[PROBLEM TO WORK ON]
Reproduce exactly the lines below from the one containing "5: return 8'h7B;" through the one containing "pend_byte_q <= '0;", including both, and nothing else.

[DATASET CONTENT]
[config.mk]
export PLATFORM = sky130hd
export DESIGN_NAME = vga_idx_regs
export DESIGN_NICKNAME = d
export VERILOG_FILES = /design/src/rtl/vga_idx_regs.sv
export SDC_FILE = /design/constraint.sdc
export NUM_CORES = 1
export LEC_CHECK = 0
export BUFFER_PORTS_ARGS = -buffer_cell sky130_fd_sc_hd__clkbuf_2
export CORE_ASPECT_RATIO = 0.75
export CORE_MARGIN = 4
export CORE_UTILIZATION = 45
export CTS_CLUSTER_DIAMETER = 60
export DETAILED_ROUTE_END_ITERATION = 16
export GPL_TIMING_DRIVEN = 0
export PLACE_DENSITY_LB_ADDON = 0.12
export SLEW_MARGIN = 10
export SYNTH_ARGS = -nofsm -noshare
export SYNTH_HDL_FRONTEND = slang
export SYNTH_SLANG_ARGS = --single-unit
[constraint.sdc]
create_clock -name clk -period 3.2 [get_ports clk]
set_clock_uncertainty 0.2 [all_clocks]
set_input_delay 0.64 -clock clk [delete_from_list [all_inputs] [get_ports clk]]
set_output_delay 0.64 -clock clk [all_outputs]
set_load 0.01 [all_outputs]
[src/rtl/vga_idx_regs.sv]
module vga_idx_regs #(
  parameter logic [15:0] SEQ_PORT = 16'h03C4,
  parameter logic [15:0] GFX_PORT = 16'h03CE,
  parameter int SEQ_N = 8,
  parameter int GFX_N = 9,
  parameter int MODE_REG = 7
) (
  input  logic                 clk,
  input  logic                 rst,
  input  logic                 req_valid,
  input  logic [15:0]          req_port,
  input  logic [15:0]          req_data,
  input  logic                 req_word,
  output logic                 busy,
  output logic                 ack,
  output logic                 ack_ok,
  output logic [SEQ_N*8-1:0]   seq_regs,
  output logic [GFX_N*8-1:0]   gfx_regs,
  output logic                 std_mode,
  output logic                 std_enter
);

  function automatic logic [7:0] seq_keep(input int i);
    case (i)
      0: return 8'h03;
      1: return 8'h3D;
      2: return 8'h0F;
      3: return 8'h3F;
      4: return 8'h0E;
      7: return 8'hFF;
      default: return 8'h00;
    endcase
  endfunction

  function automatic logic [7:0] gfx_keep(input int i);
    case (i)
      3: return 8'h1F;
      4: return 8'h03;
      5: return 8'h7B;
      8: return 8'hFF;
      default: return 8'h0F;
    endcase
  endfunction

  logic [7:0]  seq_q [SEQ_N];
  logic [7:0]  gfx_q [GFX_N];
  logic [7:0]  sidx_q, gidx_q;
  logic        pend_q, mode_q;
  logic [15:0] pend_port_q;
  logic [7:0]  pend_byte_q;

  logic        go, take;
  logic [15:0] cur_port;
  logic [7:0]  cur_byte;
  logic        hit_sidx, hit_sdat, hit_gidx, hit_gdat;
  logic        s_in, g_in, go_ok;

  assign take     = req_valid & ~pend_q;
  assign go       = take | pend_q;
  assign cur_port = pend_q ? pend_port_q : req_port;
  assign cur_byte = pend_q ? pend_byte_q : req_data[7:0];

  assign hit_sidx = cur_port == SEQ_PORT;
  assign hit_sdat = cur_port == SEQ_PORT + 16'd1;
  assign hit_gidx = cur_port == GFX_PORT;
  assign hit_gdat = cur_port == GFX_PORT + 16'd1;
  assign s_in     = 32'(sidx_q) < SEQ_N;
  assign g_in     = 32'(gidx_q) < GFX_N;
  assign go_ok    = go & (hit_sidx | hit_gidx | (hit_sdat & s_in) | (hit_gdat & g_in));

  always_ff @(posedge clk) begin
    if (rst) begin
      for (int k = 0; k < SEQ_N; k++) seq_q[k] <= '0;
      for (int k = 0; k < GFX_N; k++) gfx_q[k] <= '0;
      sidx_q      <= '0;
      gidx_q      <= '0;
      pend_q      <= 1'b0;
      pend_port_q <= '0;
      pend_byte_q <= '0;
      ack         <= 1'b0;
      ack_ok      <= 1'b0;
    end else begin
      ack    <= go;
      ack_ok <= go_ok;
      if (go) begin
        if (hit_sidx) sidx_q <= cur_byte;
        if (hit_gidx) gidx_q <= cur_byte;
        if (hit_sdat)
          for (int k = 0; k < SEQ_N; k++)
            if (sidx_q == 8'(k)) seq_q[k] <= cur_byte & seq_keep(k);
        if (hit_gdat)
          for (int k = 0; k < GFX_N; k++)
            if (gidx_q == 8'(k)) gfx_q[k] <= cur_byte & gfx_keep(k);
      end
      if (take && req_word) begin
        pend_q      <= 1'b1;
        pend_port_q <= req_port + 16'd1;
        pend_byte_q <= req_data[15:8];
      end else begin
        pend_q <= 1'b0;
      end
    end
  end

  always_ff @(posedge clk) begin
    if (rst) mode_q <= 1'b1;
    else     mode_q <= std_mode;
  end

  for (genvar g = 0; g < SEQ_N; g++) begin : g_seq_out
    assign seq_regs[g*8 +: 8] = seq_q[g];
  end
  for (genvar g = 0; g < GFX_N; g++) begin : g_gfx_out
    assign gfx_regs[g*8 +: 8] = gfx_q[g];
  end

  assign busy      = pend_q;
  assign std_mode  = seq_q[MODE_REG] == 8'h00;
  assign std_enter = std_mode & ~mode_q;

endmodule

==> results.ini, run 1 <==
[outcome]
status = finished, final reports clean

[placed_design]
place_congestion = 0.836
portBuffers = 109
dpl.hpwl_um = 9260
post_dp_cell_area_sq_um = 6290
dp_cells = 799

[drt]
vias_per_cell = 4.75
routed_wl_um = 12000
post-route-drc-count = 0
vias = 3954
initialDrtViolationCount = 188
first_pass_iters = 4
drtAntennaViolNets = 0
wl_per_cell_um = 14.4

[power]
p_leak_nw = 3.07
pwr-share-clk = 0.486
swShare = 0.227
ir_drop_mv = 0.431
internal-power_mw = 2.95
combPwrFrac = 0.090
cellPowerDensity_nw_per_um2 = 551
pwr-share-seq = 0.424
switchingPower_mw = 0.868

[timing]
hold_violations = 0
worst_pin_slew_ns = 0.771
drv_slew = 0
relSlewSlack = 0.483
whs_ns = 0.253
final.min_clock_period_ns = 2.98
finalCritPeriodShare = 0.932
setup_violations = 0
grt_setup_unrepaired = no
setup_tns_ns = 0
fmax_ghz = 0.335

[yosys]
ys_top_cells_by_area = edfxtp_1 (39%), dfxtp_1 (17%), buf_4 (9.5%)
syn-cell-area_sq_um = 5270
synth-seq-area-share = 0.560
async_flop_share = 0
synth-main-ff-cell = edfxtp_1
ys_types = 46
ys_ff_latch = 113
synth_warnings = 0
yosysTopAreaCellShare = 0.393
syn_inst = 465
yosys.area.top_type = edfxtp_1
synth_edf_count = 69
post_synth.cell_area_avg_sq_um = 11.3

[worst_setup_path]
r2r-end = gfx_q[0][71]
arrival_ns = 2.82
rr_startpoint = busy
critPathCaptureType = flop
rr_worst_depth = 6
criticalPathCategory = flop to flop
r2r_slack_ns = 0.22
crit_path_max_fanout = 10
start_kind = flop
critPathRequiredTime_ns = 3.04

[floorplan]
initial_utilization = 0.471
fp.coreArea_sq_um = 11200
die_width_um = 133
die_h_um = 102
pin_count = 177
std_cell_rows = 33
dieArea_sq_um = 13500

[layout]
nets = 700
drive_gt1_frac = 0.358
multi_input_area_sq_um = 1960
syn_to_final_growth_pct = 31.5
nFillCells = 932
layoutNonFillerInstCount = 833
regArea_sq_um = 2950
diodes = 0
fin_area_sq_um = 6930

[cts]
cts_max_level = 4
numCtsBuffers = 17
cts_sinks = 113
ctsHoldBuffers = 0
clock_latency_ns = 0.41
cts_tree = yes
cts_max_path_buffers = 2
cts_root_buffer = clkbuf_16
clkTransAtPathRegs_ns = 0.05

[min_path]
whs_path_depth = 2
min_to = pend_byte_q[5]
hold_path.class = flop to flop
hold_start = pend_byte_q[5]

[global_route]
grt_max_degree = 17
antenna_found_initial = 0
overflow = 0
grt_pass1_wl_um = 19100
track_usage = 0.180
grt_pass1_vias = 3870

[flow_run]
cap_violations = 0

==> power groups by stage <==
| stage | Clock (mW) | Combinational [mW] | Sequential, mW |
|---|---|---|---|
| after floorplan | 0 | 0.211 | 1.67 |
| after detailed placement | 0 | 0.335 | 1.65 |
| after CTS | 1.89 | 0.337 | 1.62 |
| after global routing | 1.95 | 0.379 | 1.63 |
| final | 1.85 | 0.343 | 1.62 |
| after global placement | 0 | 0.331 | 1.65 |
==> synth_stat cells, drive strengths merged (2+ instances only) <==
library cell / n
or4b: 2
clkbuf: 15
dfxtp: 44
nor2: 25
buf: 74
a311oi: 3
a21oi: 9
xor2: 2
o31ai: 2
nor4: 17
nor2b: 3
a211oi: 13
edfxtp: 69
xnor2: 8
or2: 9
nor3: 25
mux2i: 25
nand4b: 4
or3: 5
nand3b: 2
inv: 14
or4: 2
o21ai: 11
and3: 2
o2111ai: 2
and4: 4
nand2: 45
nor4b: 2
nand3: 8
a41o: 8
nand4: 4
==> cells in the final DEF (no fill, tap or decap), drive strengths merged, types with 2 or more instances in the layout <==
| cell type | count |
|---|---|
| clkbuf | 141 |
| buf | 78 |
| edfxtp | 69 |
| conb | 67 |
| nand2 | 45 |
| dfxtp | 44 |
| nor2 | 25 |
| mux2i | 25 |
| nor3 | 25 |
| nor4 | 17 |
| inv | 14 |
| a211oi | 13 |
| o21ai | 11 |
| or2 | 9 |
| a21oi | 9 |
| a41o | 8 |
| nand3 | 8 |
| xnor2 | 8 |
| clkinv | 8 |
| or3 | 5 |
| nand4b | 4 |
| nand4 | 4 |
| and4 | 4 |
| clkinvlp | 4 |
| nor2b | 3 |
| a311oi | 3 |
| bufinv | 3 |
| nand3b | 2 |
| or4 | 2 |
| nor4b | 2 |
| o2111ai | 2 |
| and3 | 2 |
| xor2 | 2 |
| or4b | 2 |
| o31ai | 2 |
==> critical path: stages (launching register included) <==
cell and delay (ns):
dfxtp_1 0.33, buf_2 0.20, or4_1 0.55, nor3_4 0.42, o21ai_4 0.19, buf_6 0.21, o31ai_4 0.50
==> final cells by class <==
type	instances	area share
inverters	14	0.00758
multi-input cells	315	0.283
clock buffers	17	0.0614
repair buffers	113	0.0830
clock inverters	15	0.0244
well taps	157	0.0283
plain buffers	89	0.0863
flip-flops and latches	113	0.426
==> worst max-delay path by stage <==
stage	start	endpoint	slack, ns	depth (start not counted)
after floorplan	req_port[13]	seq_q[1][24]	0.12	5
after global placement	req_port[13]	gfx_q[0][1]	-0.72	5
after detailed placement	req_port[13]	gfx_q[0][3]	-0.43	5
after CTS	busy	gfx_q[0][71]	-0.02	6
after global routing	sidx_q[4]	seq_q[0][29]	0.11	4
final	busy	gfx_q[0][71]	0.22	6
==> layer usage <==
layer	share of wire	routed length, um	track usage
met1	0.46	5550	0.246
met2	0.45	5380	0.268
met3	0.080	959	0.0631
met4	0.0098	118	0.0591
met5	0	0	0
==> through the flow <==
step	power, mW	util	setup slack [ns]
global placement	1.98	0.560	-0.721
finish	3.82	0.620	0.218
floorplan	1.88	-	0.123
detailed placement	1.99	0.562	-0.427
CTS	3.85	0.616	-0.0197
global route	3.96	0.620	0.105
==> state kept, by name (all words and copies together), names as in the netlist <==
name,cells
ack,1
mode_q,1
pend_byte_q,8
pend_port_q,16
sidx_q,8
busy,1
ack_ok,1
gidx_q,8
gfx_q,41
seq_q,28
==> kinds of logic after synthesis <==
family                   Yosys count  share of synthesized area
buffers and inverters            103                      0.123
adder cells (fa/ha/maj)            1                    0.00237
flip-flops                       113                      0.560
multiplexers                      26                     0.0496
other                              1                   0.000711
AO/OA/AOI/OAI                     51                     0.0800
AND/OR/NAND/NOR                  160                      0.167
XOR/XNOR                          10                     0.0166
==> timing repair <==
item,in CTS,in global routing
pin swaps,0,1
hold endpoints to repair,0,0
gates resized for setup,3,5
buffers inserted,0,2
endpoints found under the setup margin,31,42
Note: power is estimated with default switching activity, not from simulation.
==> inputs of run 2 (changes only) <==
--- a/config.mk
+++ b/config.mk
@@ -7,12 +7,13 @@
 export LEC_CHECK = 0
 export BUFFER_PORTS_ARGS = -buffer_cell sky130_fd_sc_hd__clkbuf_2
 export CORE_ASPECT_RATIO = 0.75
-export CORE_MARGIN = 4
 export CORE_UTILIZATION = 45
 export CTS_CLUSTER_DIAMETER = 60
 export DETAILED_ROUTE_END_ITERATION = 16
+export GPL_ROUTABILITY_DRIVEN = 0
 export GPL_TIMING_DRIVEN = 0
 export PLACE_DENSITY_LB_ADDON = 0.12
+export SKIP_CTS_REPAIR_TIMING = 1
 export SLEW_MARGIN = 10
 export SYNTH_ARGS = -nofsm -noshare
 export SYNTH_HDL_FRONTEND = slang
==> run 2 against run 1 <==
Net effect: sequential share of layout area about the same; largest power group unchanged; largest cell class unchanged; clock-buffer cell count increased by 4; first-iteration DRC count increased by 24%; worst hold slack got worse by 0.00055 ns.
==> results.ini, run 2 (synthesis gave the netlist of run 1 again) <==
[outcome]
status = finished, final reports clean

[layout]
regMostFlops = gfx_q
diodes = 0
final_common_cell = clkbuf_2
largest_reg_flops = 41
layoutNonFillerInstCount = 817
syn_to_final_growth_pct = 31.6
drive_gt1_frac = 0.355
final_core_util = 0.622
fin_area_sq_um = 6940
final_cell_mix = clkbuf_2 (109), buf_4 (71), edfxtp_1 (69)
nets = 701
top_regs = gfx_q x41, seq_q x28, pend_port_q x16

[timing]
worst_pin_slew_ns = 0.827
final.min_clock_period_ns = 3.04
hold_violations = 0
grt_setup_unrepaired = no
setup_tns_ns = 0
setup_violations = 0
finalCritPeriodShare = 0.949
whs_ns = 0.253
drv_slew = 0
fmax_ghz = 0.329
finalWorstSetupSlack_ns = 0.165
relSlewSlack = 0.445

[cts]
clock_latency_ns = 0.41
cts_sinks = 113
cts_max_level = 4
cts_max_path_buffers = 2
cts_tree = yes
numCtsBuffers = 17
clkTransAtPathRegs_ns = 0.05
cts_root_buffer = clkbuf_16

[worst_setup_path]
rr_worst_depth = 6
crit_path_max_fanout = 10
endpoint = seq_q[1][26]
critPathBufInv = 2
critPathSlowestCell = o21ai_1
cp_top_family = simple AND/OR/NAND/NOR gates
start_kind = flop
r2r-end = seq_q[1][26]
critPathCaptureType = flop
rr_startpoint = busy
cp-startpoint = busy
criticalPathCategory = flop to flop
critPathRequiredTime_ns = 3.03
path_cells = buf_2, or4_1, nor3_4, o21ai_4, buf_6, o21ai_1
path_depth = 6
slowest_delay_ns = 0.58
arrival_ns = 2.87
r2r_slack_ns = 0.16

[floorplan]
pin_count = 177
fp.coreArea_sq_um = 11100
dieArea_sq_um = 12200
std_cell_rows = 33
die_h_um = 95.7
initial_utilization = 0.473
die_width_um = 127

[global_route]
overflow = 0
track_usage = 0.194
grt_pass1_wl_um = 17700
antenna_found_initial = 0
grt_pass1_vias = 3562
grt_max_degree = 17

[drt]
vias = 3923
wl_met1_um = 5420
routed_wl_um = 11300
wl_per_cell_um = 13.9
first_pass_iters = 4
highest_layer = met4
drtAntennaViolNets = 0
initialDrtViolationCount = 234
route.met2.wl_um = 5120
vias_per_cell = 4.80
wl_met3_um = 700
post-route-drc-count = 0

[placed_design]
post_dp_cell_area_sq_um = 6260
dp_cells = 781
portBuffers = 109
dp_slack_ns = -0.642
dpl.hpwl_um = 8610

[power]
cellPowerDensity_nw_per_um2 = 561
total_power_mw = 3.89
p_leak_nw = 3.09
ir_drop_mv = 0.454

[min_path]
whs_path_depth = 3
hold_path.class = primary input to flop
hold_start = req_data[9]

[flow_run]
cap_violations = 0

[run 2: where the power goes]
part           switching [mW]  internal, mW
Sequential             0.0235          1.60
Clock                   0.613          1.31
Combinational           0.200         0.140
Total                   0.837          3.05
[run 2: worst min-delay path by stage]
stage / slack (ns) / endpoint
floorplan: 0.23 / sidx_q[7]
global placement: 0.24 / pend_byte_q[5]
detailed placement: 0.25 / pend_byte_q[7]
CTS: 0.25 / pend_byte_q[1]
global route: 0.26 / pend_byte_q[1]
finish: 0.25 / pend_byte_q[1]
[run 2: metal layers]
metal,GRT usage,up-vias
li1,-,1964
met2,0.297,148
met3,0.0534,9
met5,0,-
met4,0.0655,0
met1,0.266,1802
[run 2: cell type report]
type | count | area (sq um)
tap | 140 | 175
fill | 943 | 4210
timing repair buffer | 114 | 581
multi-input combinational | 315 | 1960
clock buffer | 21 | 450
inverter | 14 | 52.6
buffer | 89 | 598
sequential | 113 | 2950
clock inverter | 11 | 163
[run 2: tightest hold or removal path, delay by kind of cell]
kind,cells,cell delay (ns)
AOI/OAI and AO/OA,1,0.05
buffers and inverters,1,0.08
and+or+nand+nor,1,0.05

[SOLUTION BELOW]
      5: return 8'h7B;
      8: return 8'hFF;
      default: return 8'h0F;
    endcase
  endfunction

  logic [7:0]  seq_q [SEQ_N];
  logic [7:0]  gfx_q [GFX_N];
  logic [7:0]  sidx_q, gidx_q;
  logic        pend_q, mode_q;
  logic [15:0] pend_port_q;
  logic [7:0]  pend_byte_q;

  logic        go, take;
  logic [15:0] cur_port;
  logic [7:0]  cur_byte;
  logic        hit_sidx, hit_sdat, hit_gidx, hit_gdat;
  logic        s_in, g_in, go_ok;

  assign take     = req_valid & ~pend_q;
  assign go       = take | pend_q;
  assign cur_port = pend_q ? pend_port_q : req_port;
  assign cur_byte = pend_q ? pend_byte_q : req_data[7:0];

  assign hit_sidx = cur_port == SEQ_PORT;
  assign hit_sdat = cur_port == SEQ_PORT + 16'd1;
  assign hit_gidx = cur_port == GFX_PORT;
  assign hit_gdat = cur_port == GFX_PORT + 16'd1;
  assign s_in     = 32'(sidx_q) < SEQ_N;
  assign g_in     = 32'(gidx_q) < GFX_N;
  assign go_ok    = go & (hit_sidx | hit_gidx | (hit_sdat & s_in) | (hit_gdat & g_in));

  always_ff @(posedge clk) begin
    if (rst) begin
      for (int k = 0; k < SEQ_N; k++) seq_q[k] <= '0;
      for (int k = 0; k < GFX_N; k++) gfx_q[k] <= '0;
      sidx_q      <= '0;
      gidx_q      <= '0;
      pend_q      <= 1'b0;
      pend_port_q <= '0;
      pend_byte_q <= '0;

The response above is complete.